While photographing the Leaf Beetle, a large crowd of tourists appeared at the place. They were all there to photograph the beautiful sunset.
After making my way through the crowd of tourists, I decided to go to a wilder part of Mount Faber Park for some peace and quiet. The first beetle on the trail was this small (~5 mm) hairy beetle. It looked like a Leaf Beetle.
Moving down the trail, a commonly encountered Chafer Beetle (Apogonia expeditionis) was just getting ready for the night.
On a tree trunk was another commonly encountered Darkling Beetle. This beetle is about 5mm in size.
Moving on, I was pleasantly surprised to find a Tiger Beetle (Cicindela aurulenta) resting on a yellow colored leaf.
Walking further down the trail, another commonly encountered Chafer Beetle (Phyllophaga marginalis) was enjoying its dinner.
It was about time for me to end my trip so I made my way back to the main road in Mount Faber Park. The walkway along side the road has a sheltered walkway covered with creepers, so my attention was naturally drawn to the leaves of the creepers.
No beetle were found on the creepers until this small (~3 mm) beetle appeared.

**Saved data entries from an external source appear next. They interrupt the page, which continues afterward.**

## src/rtl/fp32_mul_if.sv

```systemverilog
// Operand/result handshake bundle for fp32_mul_sequencer.
// The slave modport is the multiplier's view; the master modport is the producer/consumer's view.
interface fp32_mul_if;
  logic        in_valid;
  logic        in_ready;
  logic [31:0] in_a;
  logic [31:0] in_b;
  logic        out_valid;
  logic        out_ready;
  logic [31:0] out_result;
  logic        busy;

  modport slave (
    input  in_valid, in_a, in_b, out_ready,
    output in_ready, out_valid, out_result, busy
  );

  modport master (
    output in_valid, in_a, in_b, out_ready,
    input  in_ready, out_valid, out_result, busy
  );
endinterface

```

## src/rtl/fp32_mul_sequencer.sv

```systemverilog
// Sequential IEEE-754 single multiplier: shift-add mantissa product, fixed latency, flush-to-zero.
// FP32_MUL_ROUND_NEAREST_EN adds an RND state (round-to-nearest-even); when it is undefined the result is truncated.
//
// state | meaning
// IDLE  | waiting for an operand pair, in_ready high
// MUL   | 24 shift-add steps, one multiplier bit per cycle
// NORM  | normalise the product and select frac/guard/sticky
// RND   | round-to-nearest-even (rounding build only)
// DONE  | result held until out_ready
module fp32_mul_sequencer (
  input  logic        clk,
  input  logic        rst,
  fp32_mul_if.slave   bus
);

`ifdef FP32_MUL_ROUND_NEAREST_EN
  typedef enum logic [2:0] {IDLE, MUL, NORM, RND, DONE} state_t;
`else
  typedef enum logic [2:0] {IDLE, MUL, NORM, DONE} state_t;
`endif

  state_t             state;
  logic [4:0]         cnt;
  logic [23:0]        mant_a;
  logic [47:0]        prod;
  logic signed [9:0]  exp_r;
  logic               sign_r;
  logic               is_nan;
  logic               is_inf;
  logic               is_zero;
  logic               in_ready_r;
  logic               out_valid_r;
  logic [31:0]        result_r;
  logic               busy_r;

  assign bus.in_ready   = in_ready_r;
  assign bus.out_valid  = out_valid_r;
  assign bus.out_result = result_r;
  assign bus.busy       = busy_r;

  logic [7:0] a_exp, b_exp;
  logic       a_zero, b_zero, a_inf, b_inf, a_nan, b_nan;

  always_comb begin
    a_exp  = bus.in_a[30:23];
    b_exp  = bus.in_b[30:23];
    a_zero = (a_exp == 8'd0);
    b_zero = (b_exp == 8'd0);
    a_inf  = (a_exp == 8'hFF) && (bus.in_a[22:0] == 23'd0);
    b_inf  = (b_exp == 8'hFF) && (bus.in_b[22:0] == 23'd0);
    a_nan  = (a_exp == 8'hFF) && (bus.in_a[22:0] != 23'd0);
    b_nan  = (b_exp == 8'hFF) && (bus.in_b[22:0] != 23'd0);
  end

  // Right-shifting accumulator: multiplier sits in the low half and is consumed LSB first.
  logic [24:0] add_sum;
  assign add_sum = {1'b0, prod[47:24]} + (prod[0] ? {1'b0, mant_a} : 25'd0);

  logic [22:0]        norm_frac;
  logic signed [9:0]  norm_exp;
  assign norm_frac = prod[47] ? prod[46:24] : prod[45:23];
  assign norm_exp  = prod[47] ? exp_r + 10'sd1 : exp_r;

  // Special classes outrank range checks; range checks use the fully adjusted exponent.
  function automatic logic [31:0] pack(input logic s, input logic signed [9:0] e,
                                       input logic [22:0] f, input logic nan,
                                       input logic inf, input logic zero);
    if (nan)                  pack = 32'h7FC00000;
    else if (inf)             pack = {s, 8'hFF, 23'd0};
    else if (zero)            pack = {s, 31'd0};
    else if (e >= 10'sd255)   pack = {s, 8'hFF, 23'd0};
    else if (e <= 10'sd0)     pack = {s, 31'd0};
    else                      pack = {s, e[7:0], f};
  endfunction

`ifdef FP32_MUL_ROUND_NEAREST_EN
  logic [22:0]        frac_r;
  logic               guard_r;
  logic               sticky_r;
  logic               norm_guard;
  logic               norm_sticky;
  logic               rnd_inc;
  logic [23:0]        rnd_sum;
  logic signed [9:0]  rnd_exp;

  assign norm_guard  = prod[47] ? prod[23] : prod[22];
  assign norm_sticky = prod[47] ? |prod[22:0] : |prod[21:0];
  assign rnd_inc     = guard_r && (sticky_r || frac_r[0]);
  assign rnd_sum     = {1'b0, frac_r} + {23'd0, rnd_inc};
  // A carry out of the fraction leaves frac at zero and bumps the exponent.
  assign rnd_exp     = rnd_sum[23] ? exp_r + 10'sd1 : exp_r;
`endif

  always_ff @(posedge clk) begin
    if (rst) begin
      state       <= IDLE;
      cnt         <= 5'd0;
      mant_a      <= 24'd0;
      prod        <= 48'd0;
      exp_r       <= 10'sd0;
      sign_r      <= 1'b0;
      is_nan      <= 1'b0;
      is_inf      <= 1'b0;
      is_zero     <= 1'b0;
      in_ready_r  <= 1'b1;
      out_valid_r <= 1'b0;
      result_r    <= 32'd0;
      busy_r      <= 1'b0;
`ifdef FP32_MUL_ROUND_NEAREST_EN
      frac_r      <= 23'd0;
      guard_r     <= 1'b0;
      sticky_r    <= 1'b0;
`endif
    end else begin
      case (state)
        IDLE: begin
          if (bus.in_valid && in_ready_r) begin
            mant_a     <= {1'b1, bus.in_a[22:0]};
            prod       <= {24'd0, 1'b1, bus.in_b[22:0]};
            exp_r      <= $signed({2'b00, a_exp}) + $signed({2'b00, b_exp}) - 10'sd127;
            sign_r     <= bus.in_a[31] ^ bus.in_b[31];
            is_nan     <= a_nan || b_nan || (a_inf && b_zero) || (b_inf && a_zero);
            is_inf     <= a_inf || b_inf;
            is_zero    <= a_zero || b_zero;
            cnt        <= 5'd0;
            in_ready_r <= 1'b0;
            busy_r     <= 1'b1;
            state      <= MUL;
          end
        end
        MUL: begin
          prod <= {add_sum, prod[23:1]};
          if (cnt == 5'd23) state <= NORM;
          else              cnt   <= cnt + 5'd1;
        end
        NORM: begin
`ifdef FP32_MUL_ROUND_NEAREST_EN
          frac_r   <= norm_frac;
          exp_r    <= norm_exp;
          guard_r  <= norm_guard;
          sticky_r <= norm_sticky;
          state    <= RND;
`else
          result_r    <= pack(sign_r, norm_exp, norm_frac, is_nan, is_inf, is_zero);
          out_valid_r <= 1'b1;
          state       <= DONE;
`endif
        end
`ifdef FP32_MUL_ROUND_NEAREST_EN
        RND: begin
          result_r    <= pack(sign_r, rnd_exp, rnd_sum[22:0], is_nan, is_inf, is_zero);
          out_valid_r <= 1'b1;
          state       <= DONE;
        end
`endif
        DONE: begin
          if (bus.out_ready) begin
            out_valid_r <= 1'b0;
            in_ready_r  <= 1'b1;
            busy_r      <= 1'b0;
            state       <= IDLE;
          end
        end
        default: state <= IDLE;
      endcase
    end
  end

endmodule

```

## src/flat_wrapper.sv

```systemverilog
// flat-port wrapper written by rule: the top's interface ports become plain ports
module fp32_mul_sequencer_flat 
  (clk, rst, bus_in_valid, bus_in_a, bus_in_b, bus_out_ready, bus_in_ready, bus_out_valid, bus_out_result, bus_busy);
  fp32_mul_if bus_i ();
  input  logic clk;
  input  logic rst;
  input wire logic [$bits(bus_i.in_valid)-1:0] bus_in_valid;
  input wire logic [$bits(bus_i.in_a)-1:0] bus_in_a;
  input wire logic [$bits(bus_i.in_b)-1:0] bus_in_b;
  input wire logic [$bits(bus_i.out_ready)-1:0] bus_out_ready;
  output wire logic [$bits(bus_i.in_ready)-1:0] bus_in_ready;
  output wire logic [$bits(bus_i.out_valid)-1:0] bus_out_valid;
  output wire logic [$bits(bus_i.out_result)-1:0] bus_out_result;
  output wire logic [$bits(bus_i.busy)-1:0] bus_busy;
  assign bus_i.in_valid = bus_in_valid;
  assign bus_i.in_a = bus_in_a;
  assign bus_i.in_b = bus_in_b;
  assign bus_i.out_ready = bus_out_ready;
  assign bus_in_ready = bus_i.in_ready;
  assign bus_out_valid = bus_i.out_valid;
  assign bus_out_result = bus_i.out_result;
  assign bus_busy = bus_i.busy;
  fp32_mul_sequencer u_core (.clk(clk), .rst(rst), .bus(bus_i));
endmodule
```

## config.mk

```make
export PLATFORM = sky130hd
export DESIGN_NAME = fp32_mul_sequencer_flat
export DESIGN_NICKNAME = d
export VERILOG_FILES = /design/src/rtl/fp32_mul_if.sv /design/src/rtl/fp32_mul_sequencer.sv /design/src/flat_wrapper.sv
export SDC_FILE = /design/constraint.sdc
export NUM_CORES = 1
export LEC_CHECK = 0
export CAP_MARGIN = 20
export CORE_ASPECT_RATIO = 0.9
export CORE_MARGIN = 4
export CORE_UTILIZATION = 55
export DETAILED_ROUTE_END_ITERATION = 8
export DONT_BUFFER_PORTS = 1
export HOLD_SLACK_MARGIN = 0.12
export PLACE_DENSITY_LB_ADDON = 0.12
export RECOVER_POWER = 50
export SLEW_MARGIN = 10
export SYNTH_ARGS = -nofsm -noshare
export SYNTH_HDL_FRONTEND = slang
export SYNTH_SLANG_ARGS = --single-unit
```

## constraint.sdc

```tcl
create_clock -name clk -period 2.8 [get_ports clk]
set_input_delay 0.56 -clock clk [delete_from_list [all_inputs] [get_ports clk]]
set_output_delay 0.56 -clock clk [all_outputs]
set_load 0.005 [all_outputs]
```

==> results of run 1 <==
## worst max-delay path, cell delays in order (launching register included)
cell	delay [ns]
dfxtp_1	0.42
ha_1	0.22
nand2_1	0.17
nand3b_1	0.17
o211ai_2	0.12
o31a_2	0.14
a221o_2	0.40
or4b_4	0.71
o21ai_2	0.22
## through the flow
step | setup WS, ns | total power [uW] | setup TNS [ns] | std cells
floorplan | 0.0831 | 4070 | 0 | 901
global placement | 0.0788 | 4460 | 0 | 1047
detailed placement | 0.0109 | 4540 | 0 | 1047
CTS | 0.0598 | 6650 | 0 | 1079
global route | -0.0415 | 7000 | -0.0918 | 1079
finish | 0.146 | 6580 | 0 | 1079
## sequential cells by signal (all words and copies together) (netlist names)
| signal | count |
|---|---|
| u_core.bus.out_result | 32 |
| u_core.is_zero | 1 |
| u_core.bus.out_valid | 1 |
| u_core.bus.busy | 1 |
| u_core.exp_r | 10 |
| u_core.mant_a | 24 |
| u_core.is_nan | 1 |
| u_core.is_inf | 1 |
| u_core.state | 2 |
| u_core.cnt | 5 |
| u_core.bus.in_ready | 1 |
| u_core.prod | 48 |
| u_core.sign_r | 1 |
## routing by layer
| layer | wire length (um) | part of all wire | GRT usage | vias to the layer above |
|---|---|---|---|---|
| met1 | 8210 | 0.45 | 0.303 | 2994 |
| met5 | 0 | 0 | 0 | - |
| met3 | 1110 | 0.060 | 0.0646 | 30 |
| met2 | 8710 | 0.47 | 0.391 | 168 |
| met4 | 334 | 0.018 | 0.0842 | 0 |
| li1 | - | - | - | 3236 |
## worst max-delay path by stage
stage                                            end  slack, ns
6_report       u_core.bus.out_result[9]$_SDFFE_PP0P_       0.15
5_1_grt                 u_core.prod[41]$_SDFFE_PP0P_      -0.04
4_1_cts                 u_core.prod[45]$_SDFFE_PP0P_       0.06
3_5_place_dp            u_core.exp_r[9]$_SDFFE_PP0P_       0.01
3_3_place_gp            u_core.exp_r[9]$_SDFFE_PP0P_       0.08
2_1_floorplan           u_core.exp_r[9]$_SDFFE_PP0P_       0.08
## cell families (layout without fill, tap and decap cells)
kind of cell               count (synthesis)  after routing  share of synthesized area
and+or+nand+nor                          350            350                      0.222
AOI/OAI and AO/OA                        231            231                      0.208
DFF                                      128            128                      0.343
buffers and inverters                     63             73                     0.0434
muxes                                     50             50                     0.0671
adders and majority gates                 41             41                     0.0708
xor gates and xnor gates                  38             38                     0.0446
## repair_timing
item | 4_1_cts | 5_1_grt
gates resized for setup | 0 | 14
hold endpoints to repair | 0 | 0
setup endpoints to repair | 0 | 14
## cells in the final DEF, fill, tap and decap left out, types with 5 or more instances in the layout
| cell | n |
|---|---|
| and2_1 | 30 |
| clkbuf_16 | 17 |
| o21ai_2 | 20 |
| nand2_1 | 125 |
| nor3_1 | 19 |
| clkinvlp_4 | 5 |
| ha_1 | 39 |
| inv_1 | 15 |
| xor2_1 | 17 |
| o21bai_1 | 7 |
| mux2i_1 | 50 |
| nand2b_1 | 7 |
| xnor2_1 | 21 |
| and3_1 | 7 |
| nand4_1 | 15 |
| nor4_1 | 17 |
| a21o_1 | 11 |
| nor2_1 | 94 |
| o21ai_0 | 31 |
| dfxtp_1 | 128 |
| nand3_1 | 13 |
| a21oi_1 | 66 |
| a211oi_1 | 39 |
| o221a_2 | 5 |
| buf_4 | 21 |
| o21ai_1 | 5 |
## Yosys cell counts (4+ instances only)
cell type  number  area (sq um)
clkbuf_1       36           135
xnor2_1        21           184
a21o_1         11          82.6
a221oi_1        4          35.0
a21oi_1        70           350
o211ai_1        4          30.0
o221a_2         5          56.3
nand4_1        15          93.8
a31oi_1         5          31.3
dfxtp_1       128          2560
nor3_1         19          95.1
a211oi_1       39           293
mux2i_1        50           500
o21ai_2        20           175
o21bai_1        7          52.6
nor4_1         17           106
inv_1          15          56.3
and2_1         30           188
nor2_1         94           353
o21ai_0        35           175
and3_1          7          43.8
ha_1           39           488
xor2_1         17           149
nand2_1       125           469
nand3_1        13          65.1
nand2b_1        7          43.8
## power by group through the flow
stage / combinational (uW) / sequential [uW] / clock [uW]
finish: 1990 / 2500 / 2090
detailed placement: 2010 / 2530 / 0
CTS: 2030 / 2500 / 2120
floorplan: 1640 / 2420 / 0
global route: 2250 / 2550 / 2210
global placement: 1940 / 2510 / 0
## final cells by class
type                       instances  area (sq um)  share of cell area
inverter                          15          56.3             0.00688
sequential                       128          2560               0.313
clock inverter                    13           114              0.0139
multi-input combinational        710          4620               0.564
tap                              168           210              0.0257
timing repair buffer              26           185              0.0226
clock buffer                      19           443              0.0541
==> reports/qor.yml, run 1 <==
r2r_end: "u_core.bus.out_result[9]$_SDFFE_PP0P_"
whs_endpoint: "u_core.mant_a[3]$_SDFFE_PP0P_"
hold_path_class: "in -> reg"
worstHoldStart: "rst"
maxCapViolations: 0
status: "complete, no violations"
seqPwrFrac: 0.379
gp_congestion: 0.917
final_hold_viol_count: 0
synth_edf_count: 0
ys_seq_area_frac: 0.343
clockBufferDepth: 2
cts_root_buf: "clkbuf_16"
cts_setup_buffers: 0
skew_ns: 0.00726
ys_async_sr_fraction: 0
finalWorstPathRequiredPeriod_ns: 2.65
synth_seq_cells: 128
switchingPower_uw: 2360
path_class: "reg -> reg"
power.leakage_uw: 0.00304
critPathArrivalTime_ns: 3.00
nNetsFinal: 1007
yosysWarnings: 0
holdPathStages: 1
ff2ff_path_depth: 8
drt_iter0_markers: 393
cp.required_ns: 3.15
cp-end-kind: "register"
rsz0062_at_grt: "true"
max-slew-margin-rel: 0.376
start_util: 0.560
grt_pass1_vias: 6346
place.detailed.hpwl_um: 13200
syn_inst: 901
cp-start-kind: "register"
maxSlewViolCount: 0
crit_fanout: 22
syn2layout_area_growth_pct: 9.74
switching_share: 0.359
h-tree-depth: 4
synth_nets: 1010
grt_antenna_before_repair: 0
design.die.area_sq_mm: 0.0155
ir_drop_mv: 0.559
setup_viol: 0
routed_wl_um: 18400
clk_latency_ns: 0.42
final_layout_size_suffix_gt1_frac: 0.108
dieWidth_um: 131
p_int_uw: 4220
cts_tree: "yes"
synth-main-ff-cell: "dfxtp_1"
cts_made_buffers: 17
rows: 40
drc: 0
wire_per_inst_um: 17.0
placed_cell_area_sq_mm: 0.00761
firstDrtPassIters: 4
ios: 103
num-fill-cells: 1148
worst-r2r-setup-slack_ns: 0.15
r2r-start: "u_core.exp_r[1]$_SDFFE_PP0P_"
ys_types: 72
cp-startpoint: "u_core.exp_r[1]$_SDFFE_PP0P_"
grt-ovfl-total: 0
hold_buffers: 0
clk_pin_slew_ns: 0.06
vias: 6428
antennaDiodeCount: 0
period_share: 0.948
final_util: 0.615
fp.dieH_um: 118
grt.total_usage: 0.240
ant_nets: 0
clkPwrFrac: 0.318
core_area_sq_mm: 0.0133
io_buffers: 0
grt_max_degree: 92
grt_first_pass_wirelength_um: 30200
comb_power_share: 0.303
worst_pin_slew_ns: 0.936
syn_area_per_cell_sq_um: 8.28
power_density_mw_per_mm2: 803
holdWs_ns: 0.200
netlist_area_sq_mm: 0.00746
final_cell_area_sq_mm: 0.00819
max_freq_mhz: 377
cts_num_sinks: 128
vias_per_cell: 5.96
No activity file was read; power rests on OpenSTA's default activity.
==> run 2: changes to the inputs <==
--- a/config.mk
+++ b/config.mk
@@ -12,8 +12,9 @@
 export DETAILED_ROUTE_END_ITERATION = 8
 export DONT_BUFFER_PORTS = 1
 export HOLD_SLACK_MARGIN = 0.12
-export PLACE_DENSITY_LB_ADDON = 0.12
+export PLACE_DENSITY = 0.75
 export RECOVER_POWER = 50
+export SETUP_SLACK_MARGIN = 0.4
 export SLEW_MARGIN = 10
 export SYNTH_ARGS = -nofsm -noshare
 export SYNTH_HDL_FRONTEND = slang
==> run 2 against run 1 <==
- via count up 3.4%
- critical path type unchanged
- combinational power up 9.5%
- utilization up 4.1 points
- sequential power up 2%
- critical path depth up 2
- non-clock buffer count up 17
==> reports/qor.yml, run 2 (same netlist as run 1, synthesis figures left out) <==
worst_pin_slew_ns: 0.916  # was 0.936 ns
power_density_mw_per_mm2: 778  # was 803 mW/mm^2
clockBufferDepth: 2  # unchanged
instances_no_fill: 1098  # was 1,079
comb_power_share: 0.321  # was 0.303
rows: 40  # unchanged
status: "complete, no violations"  # unchanged
max_stage_delay_ns: 0.45  # was 0.71 ns
finalWorstPathRequiredPeriod_ns: 2.50  # was 2.65 ns
drt_iter0_markers: 509  # was 393
gp_congestion: 0.886  # was 0.917
ff2ff_path_depth: 10  # was 8
switchingPower_uw: 2410  # was 2360 uW
firstDrtPassIters: 7  # was 4
design.die.area_sq_mm: 0.0155  # unchanged
final.setup.worst_slack_ns: 0.298  # was 0.146 ns
crit_family: "simple AND/OR/NAND/NOR gates"  # unchanged
r2r-start: "u_core.prod[0]$_SDFFE_PP0P_"  # was u_core.exp_r[1]$_SDFFE_PP0P_
cp_num_buf_inv: 1  # was 0
nNetsFinal: 1027  # was 1,007
io_buffers: 0  # unchanged
fp.dieH_um: 118  # unchanged
hold_path_class: "in -> reg"  # unchanged
crit_path_cell_trace: "buf_6 > and2_4 > ha_4 > and4_4 > and2_1 > nand4_1 > a2111oi_2 > a211oi_1 > xor2_1 > o21ai_1"  # was ha_1 > nand2_1 > nand3b_1 > o211ai_2 > o31a_2 > a221o_2 > or4b_4 > o21ai_2
setup_viol: 0  # unchanged
cp-end-kind: "register"  # unchanged
vias_per_cell: 6.05  # was 5.96
ir_drop_mv: 0.412  # was 0.559 mV
cp_slowest_cell: "a2111oi_2"  # was or4b_4
antennaDiodeCount: 0  # unchanged
drc: 0  # unchanged
cp-start-kind: "register"  # unchanged
most-common-layout-cells: "nand2_1, dfxtp_1, nor2_1, a21oi_1, mux2i_1"  # was dfxtp_1, nand2_1, nor2_1, a21oi_1, mux2i_1
clk_latency_ns: 0.42  # about the same
worst-r2r-setup-slack_ns: 0.30  # was 0.15 ns
path_depth: 10  # was 8
cp.required_ns: 3.08  # was 3.15 ns
final_util: 0.656  # was 0.615
grt-ovfl-total: 0  # unchanged
routed_wl_um: 19400  # was 18,400 um
vias: 6646  # was 6,428
cts_tree: "yes"  # unchanged
path_class: "reg -> reg"  # unchanged
final_cell_area_sq_mm: 0.00874  # was 0.00819 sq mm
seqPwrFrac: 0.374  # was 0.379
wire_per_inst_um: 17.6  # was 17.0 um
core_area_sq_mm: 0.0133  # unchanged
maxCapViolations: 0  # unchanged
rsz0062_at_grt: "true"  # unchanged
grt_pass1_vias: 6367  # was 6,346
syn2layout_area_growth_pct: 17.1  # was 9.74%
clk_pin_slew_ns: 0.06  # about the same
largest_reg_flops: 48  # unchanged
start_util: 0.560  # unchanged
maxSlewViolCount: 0  # unchanged
crit_fanout: 7  # was 22
r2r_end: "u_core.prod[46]$_SDFFE_PP0P_"  # was u_core.bus.out_result[9]$_SDFFE_PP0P_
dp_cells: 1043  # was 1,047
crit_path_end: "u_core.prod[46]$_SDFFE_PP0P_"  # was u_core.bus.out_result[9]$_SDFFE_PP0P_
post-place-ws_ns: 0.0341  # was 0.0109 ns
largest_register: "u_core.prod"  # unchanged
critPathArrivalTime_ns: 2.79  # was 3.00 ns
ios: 103  # unchanged
clkPwrFrac: 0.306  # was 0.318
dieWidth_um: 131  # unchanged
max-slew-margin-rel: 0.389  # was 0.376
cts_root_buf: "clkbuf_16"  # unchanged
ant_nets: 0  # unchanged
final_hold_viol_count: 0  # unchanged
grt_first_pass_wirelength_um: 31400  # was 30,200 um
power.leakage_uw: 0.00317  # was 0.00304 uW
switching_share: 0.354  # was 0.359
cts_num_sinks: 128  # unchanged
final_layout_size_suffix_gt1_frac: 0.183  # was 0.108
setup_tns_ns: 0  # unchanged
grt_antenna_before_repair: 0  # unchanged
period_share: 0.894  # was 0.948
grt_max_degree: 95  # was 92
final_common_cell: "nand2_1"  # was dfxtp_1
max_freq_mhz: 400  # was 377 MHz
place.detailed.hpwl_um: 12900  # was 13,200 um
cp-startpoint: "u_core.prod[0]$_SDFFE_PP0P_"  # was u_core.exp_r[1]$_SDFFE_PP0P_
skew_ns: 0.00625  # was 0.00726 ns
h-tree-depth: 4  # unchanged
placed_cell_area_sq_mm: 0.00766  # was 0.00761 sq mm
grt.total_usage: 0.252  # was 0.240
cts_made_buffers: 17  # unchanged
p_int_uw: 4390  # was 4220 uW
hold_buffers: 0  # unchanged
run 2: per-layer routing:
metal  global-route usage  wire length, um  vias to the layer above
met1                0.334             8600                     3096
li1                     -                -                     3304
met2                0.386             8810                      211
met4               0.0938              480                        0
met5                    0                0                        -
met3               0.0764             1480                       35
run 2: stage by stage:
stage	hold slack, ns	power (uW)
finish	0.203	6790
global route	0.186	7210
CTS	0.192	6750
detailed placement	0.437	4550
global placement	0.433	4500
floorplan	0.432	4090
run 2: worst reg2reg max path: stages, from the launching register on:
cell and delay (ns):
dfxtp_4 0.36, buf_6 0.13, and2_4 0.16, ha_4 0.29, and4_4 0.26, and2_1 0.14
nand4_1 0.22, a2111oi_2 0.45, a211oi_1 0.11, xor2_1 0.18, o21ai_1 0.07
run 2: power by group through the flow:
stage | logic [uW] | registers [uW] | clock network [uW]
2_1_floorplan | 1660 | 2430 | 0
3_3_place_gp | 1980 | 2530 | 0
3_5_place_dp | 2000 | 2540 | 0
4_1_cts | 2110 | 2520 | 2120
5_1_grt | 2430 | 2590 | 2190
6_report | 2180 | 2540 | 2080
run 2: area by class of cell:
type | count | area [sq um]
Clock buffer | 22 | 474
Clock inverter | 9 | 85.1
Fill cell | 1103 | 4580
Inverter | 15 | 56.3
Multi-Input combinational cell | 713 | 5010
Sequential cell | 128 | 2590
Tap cell | 168 | 210
Timing Repair Buffer | 43 | 317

Not sure what beetle it is but it definitely has interesting looking antennae.
No more beetle encountered until I accidentally saw this small (~5 mm) Ground Beetle on a support structure for the shelter.
Resting on a stem of the shelter creepers was this 15 mm Fungus Weevil.
A shiny Darkling Beetle was seen resting on another creeper stem.
Having encountered the Ground Beetle, my attention began to shift to look for beetles on the shelter support structure. Sure enough I found this Chafer Beetle (Maladera castanea) on one of the many shelter supports.
Just a little distance away was this 8 mm jet-black Darkling Beetle.
A surprise find was this Darkling Beetle (Strongylium erythrocephalum) clinging onto the base of a pavilion pillar.
More beetles on the shelter support. Here's a tiny (~1 mm) but lovely patterned beetle.
Another small (~3 mm) beetle nearby.
The last beetle before I say good bye to the place was this Chafer Beetle with its whitish elytra.
This trip was surprisingly different because I found as many beetles in the man-made structures as in the wild part of Mount Faber Park. Surely this will not be the last time I will visit this place.